Description of the task: Pick out the lines below with "delay" and list them.

Recorded data:
────────────────────

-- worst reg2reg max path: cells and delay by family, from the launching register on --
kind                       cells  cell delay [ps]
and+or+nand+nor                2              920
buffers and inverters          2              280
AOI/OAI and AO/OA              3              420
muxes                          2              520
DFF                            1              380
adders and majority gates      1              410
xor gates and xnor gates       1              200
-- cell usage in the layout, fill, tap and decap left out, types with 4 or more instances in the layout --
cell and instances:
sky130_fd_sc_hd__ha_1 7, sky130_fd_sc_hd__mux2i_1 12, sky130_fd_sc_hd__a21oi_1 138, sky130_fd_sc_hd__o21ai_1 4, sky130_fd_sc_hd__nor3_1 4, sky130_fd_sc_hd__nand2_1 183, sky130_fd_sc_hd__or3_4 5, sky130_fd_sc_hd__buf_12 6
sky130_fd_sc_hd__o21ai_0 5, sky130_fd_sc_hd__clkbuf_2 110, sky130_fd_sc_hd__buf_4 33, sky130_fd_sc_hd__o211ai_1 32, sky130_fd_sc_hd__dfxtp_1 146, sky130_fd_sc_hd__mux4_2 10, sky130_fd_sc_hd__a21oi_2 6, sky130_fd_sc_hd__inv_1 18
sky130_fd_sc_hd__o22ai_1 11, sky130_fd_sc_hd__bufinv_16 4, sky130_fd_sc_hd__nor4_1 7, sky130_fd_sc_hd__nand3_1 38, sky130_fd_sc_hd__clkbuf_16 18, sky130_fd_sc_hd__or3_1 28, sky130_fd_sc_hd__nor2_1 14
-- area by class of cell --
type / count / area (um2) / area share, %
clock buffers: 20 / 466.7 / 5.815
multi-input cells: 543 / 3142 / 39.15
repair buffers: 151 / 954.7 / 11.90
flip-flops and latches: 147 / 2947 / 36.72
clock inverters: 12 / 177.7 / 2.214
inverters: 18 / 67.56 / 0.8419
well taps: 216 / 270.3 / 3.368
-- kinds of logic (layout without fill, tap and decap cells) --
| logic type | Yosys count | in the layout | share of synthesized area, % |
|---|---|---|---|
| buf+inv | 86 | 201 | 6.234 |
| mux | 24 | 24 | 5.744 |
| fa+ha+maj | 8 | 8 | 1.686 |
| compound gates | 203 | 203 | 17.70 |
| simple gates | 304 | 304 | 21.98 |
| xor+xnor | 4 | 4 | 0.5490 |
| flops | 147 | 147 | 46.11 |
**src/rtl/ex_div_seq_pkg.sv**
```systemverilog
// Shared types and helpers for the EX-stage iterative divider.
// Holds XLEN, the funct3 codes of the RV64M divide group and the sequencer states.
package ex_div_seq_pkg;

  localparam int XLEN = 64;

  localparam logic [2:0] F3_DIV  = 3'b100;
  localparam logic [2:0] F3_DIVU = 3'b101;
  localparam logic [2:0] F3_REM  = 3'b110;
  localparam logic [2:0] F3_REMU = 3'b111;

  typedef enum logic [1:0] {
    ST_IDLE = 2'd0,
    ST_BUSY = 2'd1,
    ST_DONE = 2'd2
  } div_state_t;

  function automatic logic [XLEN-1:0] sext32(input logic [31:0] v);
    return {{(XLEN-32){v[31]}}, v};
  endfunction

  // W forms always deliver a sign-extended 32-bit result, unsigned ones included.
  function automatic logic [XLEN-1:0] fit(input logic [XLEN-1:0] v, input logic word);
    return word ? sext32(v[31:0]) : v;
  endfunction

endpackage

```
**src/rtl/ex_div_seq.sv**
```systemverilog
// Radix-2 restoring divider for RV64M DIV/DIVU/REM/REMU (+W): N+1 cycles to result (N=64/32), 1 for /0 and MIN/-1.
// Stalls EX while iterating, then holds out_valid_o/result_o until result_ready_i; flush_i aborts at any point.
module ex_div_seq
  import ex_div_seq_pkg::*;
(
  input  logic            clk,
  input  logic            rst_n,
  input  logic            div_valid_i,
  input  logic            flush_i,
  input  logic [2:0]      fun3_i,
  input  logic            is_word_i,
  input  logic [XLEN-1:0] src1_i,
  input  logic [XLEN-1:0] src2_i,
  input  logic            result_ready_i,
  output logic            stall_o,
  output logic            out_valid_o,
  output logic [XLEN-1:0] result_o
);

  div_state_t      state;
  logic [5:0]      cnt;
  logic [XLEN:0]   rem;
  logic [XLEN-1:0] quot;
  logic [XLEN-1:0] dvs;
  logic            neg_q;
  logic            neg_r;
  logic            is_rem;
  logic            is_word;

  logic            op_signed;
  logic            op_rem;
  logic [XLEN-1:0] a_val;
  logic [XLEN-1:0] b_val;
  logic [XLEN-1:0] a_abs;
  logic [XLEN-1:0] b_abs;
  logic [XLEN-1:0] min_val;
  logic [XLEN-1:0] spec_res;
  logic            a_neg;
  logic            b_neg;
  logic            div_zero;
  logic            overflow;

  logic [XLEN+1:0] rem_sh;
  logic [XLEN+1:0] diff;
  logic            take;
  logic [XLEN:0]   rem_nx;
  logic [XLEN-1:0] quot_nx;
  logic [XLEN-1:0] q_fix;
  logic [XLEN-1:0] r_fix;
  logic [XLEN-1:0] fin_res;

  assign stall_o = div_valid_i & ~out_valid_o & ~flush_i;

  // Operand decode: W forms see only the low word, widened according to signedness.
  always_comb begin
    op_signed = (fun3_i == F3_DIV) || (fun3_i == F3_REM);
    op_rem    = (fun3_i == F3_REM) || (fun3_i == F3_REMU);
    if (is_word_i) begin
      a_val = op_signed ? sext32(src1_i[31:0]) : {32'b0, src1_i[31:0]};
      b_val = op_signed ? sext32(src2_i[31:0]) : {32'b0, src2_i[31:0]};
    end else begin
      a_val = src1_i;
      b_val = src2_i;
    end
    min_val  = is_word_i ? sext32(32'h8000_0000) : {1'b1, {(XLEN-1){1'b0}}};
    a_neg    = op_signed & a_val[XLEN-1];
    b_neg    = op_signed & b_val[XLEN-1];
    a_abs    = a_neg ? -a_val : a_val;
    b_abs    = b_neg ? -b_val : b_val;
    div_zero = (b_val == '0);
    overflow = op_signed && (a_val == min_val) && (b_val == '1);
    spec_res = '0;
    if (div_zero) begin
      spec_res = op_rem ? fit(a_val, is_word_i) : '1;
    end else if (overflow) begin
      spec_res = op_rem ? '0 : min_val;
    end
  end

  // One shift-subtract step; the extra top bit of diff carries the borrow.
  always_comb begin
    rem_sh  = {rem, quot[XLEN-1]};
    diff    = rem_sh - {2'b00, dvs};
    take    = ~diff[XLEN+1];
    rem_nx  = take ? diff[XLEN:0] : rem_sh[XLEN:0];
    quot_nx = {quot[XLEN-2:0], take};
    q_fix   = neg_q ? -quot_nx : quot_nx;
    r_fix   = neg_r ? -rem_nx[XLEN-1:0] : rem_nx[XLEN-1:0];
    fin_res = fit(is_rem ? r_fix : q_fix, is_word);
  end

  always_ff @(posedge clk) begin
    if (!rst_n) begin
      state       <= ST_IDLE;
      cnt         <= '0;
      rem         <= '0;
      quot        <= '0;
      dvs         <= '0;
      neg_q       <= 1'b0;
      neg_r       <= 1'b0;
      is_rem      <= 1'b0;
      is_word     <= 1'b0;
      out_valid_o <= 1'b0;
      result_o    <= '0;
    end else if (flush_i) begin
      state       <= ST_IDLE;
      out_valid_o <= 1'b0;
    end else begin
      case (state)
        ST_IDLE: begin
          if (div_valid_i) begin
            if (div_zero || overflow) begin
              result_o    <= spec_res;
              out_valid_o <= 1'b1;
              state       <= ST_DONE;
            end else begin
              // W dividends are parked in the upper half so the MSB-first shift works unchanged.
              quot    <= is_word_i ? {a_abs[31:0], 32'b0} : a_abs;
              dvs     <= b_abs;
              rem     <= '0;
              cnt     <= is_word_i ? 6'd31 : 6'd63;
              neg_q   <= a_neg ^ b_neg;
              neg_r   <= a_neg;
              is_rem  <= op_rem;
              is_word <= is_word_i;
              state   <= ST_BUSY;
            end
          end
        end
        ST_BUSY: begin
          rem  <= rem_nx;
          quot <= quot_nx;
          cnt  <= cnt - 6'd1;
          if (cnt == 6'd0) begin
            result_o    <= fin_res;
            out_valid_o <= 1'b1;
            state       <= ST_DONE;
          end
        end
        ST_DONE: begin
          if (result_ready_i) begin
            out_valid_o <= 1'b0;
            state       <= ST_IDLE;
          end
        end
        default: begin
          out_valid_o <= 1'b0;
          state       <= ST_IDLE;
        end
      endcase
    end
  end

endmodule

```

────────────────────

Response for this exercise:
-- worst reg2reg max path: cells and delay by family, from the launching register on --
kind                       cells  cell delay [ps]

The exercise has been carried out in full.